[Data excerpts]

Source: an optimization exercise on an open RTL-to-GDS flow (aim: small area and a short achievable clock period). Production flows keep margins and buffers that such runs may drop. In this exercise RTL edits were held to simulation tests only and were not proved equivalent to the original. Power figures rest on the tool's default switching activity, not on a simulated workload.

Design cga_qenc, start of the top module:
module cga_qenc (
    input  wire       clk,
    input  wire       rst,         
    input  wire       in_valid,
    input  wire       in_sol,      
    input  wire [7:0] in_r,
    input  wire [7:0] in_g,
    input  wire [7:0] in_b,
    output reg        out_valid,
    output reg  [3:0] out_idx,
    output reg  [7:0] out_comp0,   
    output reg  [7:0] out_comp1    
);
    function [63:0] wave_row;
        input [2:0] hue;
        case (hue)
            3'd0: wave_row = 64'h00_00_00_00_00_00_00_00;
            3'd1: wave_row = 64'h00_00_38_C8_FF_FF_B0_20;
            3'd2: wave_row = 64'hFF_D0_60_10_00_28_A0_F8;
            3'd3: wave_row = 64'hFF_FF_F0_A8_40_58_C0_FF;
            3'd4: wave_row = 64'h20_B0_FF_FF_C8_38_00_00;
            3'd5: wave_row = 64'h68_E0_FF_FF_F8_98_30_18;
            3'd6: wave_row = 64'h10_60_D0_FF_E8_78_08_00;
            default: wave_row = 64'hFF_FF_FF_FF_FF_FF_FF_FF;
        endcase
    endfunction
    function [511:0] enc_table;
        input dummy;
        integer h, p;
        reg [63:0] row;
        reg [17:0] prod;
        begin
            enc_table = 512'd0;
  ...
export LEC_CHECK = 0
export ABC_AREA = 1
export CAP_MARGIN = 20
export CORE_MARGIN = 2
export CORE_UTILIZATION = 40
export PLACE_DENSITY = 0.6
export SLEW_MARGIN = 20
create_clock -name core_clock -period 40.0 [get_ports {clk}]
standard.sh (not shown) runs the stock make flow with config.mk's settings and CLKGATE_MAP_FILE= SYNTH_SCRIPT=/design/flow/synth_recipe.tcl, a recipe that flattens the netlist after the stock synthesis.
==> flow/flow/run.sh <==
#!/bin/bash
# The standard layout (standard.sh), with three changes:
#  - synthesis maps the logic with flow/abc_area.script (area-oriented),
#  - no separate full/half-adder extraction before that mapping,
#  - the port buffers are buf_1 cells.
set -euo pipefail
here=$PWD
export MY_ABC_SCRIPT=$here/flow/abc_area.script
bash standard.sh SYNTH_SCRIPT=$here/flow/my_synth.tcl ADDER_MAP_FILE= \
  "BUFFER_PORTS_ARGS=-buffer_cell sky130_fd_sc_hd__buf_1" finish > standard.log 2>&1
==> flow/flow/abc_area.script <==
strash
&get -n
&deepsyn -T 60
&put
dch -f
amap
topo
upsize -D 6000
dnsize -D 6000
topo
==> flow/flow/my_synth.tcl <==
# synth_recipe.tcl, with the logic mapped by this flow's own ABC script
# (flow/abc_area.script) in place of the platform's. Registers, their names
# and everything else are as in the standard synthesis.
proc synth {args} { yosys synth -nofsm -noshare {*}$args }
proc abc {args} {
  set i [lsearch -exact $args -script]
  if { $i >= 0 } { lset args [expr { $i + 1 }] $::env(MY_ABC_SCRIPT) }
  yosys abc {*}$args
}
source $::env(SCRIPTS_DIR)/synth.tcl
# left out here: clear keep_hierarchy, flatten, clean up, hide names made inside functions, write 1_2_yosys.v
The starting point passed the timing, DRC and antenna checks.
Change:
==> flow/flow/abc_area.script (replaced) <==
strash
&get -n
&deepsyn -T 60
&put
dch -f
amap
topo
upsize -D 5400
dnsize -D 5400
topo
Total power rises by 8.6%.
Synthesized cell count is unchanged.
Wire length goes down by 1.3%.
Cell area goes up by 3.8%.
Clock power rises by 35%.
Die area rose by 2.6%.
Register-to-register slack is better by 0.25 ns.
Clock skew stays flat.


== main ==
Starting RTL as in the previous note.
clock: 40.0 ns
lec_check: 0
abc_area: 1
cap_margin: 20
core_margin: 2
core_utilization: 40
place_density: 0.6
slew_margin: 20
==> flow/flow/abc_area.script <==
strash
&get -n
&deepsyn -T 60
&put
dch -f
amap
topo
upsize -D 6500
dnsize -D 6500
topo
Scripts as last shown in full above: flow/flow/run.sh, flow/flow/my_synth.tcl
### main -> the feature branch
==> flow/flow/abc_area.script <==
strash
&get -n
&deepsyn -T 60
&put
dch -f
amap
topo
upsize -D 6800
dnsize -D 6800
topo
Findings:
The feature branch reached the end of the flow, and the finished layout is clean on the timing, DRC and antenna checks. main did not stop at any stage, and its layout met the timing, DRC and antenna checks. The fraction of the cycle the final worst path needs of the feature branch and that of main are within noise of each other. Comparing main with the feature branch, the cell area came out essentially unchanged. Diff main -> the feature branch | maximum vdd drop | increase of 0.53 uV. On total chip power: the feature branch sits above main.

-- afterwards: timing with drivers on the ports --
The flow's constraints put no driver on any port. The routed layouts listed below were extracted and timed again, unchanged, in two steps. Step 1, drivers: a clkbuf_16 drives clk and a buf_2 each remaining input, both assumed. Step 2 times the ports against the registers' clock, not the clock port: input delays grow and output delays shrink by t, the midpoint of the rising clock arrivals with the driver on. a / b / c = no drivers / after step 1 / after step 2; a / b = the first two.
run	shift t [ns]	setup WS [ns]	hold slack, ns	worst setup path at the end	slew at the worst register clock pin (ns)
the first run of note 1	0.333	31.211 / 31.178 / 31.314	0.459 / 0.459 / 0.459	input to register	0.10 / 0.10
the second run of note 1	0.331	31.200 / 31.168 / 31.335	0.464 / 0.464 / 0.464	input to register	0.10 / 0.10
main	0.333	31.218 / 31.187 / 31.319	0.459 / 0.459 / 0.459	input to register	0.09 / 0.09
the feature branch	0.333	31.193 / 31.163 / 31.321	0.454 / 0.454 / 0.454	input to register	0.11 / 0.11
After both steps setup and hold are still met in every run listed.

## EXERCISE REQUIREMENTS
Reproduce the entries above exactly, but only the lines between the line holding "source $::env(SCRIPTS_DIR)/synth.tcl" and the line holding "core_utilization: 40", inclusive.

## SOLUTION TO THE PROBLEM
source $::env(SCRIPTS_DIR)/synth.tcl
# left out here: clear keep_hierarchy, flatten, clean up, hide names made inside functions, write 1_2_yosys.v
The starting point passed the timing, DRC and antenna checks.
Change:
==> flow/flow/abc_area.script (replaced) <==
strash
&get -n
&deepsyn -T 60
&put
dch -f
amap
topo
upsize -D 5400
dnsize -D 5400
topo
Total power rises by 8.6%.
Synthesized cell count is unchanged.
Wire length goes down by 1.3%.
Cell area goes up by 3.8%.
Clock power rises by 35%.
Die area rose by 2.6%.
Register-to-register slack is better by 0.25 ns.
Clock skew stays flat.


== main ==
Starting RTL as in the previous note.
clock: 40.0 ns
lec_check: 0
abc_area: 1
cap_margin: 20
core_margin: 2
core_utilization: 40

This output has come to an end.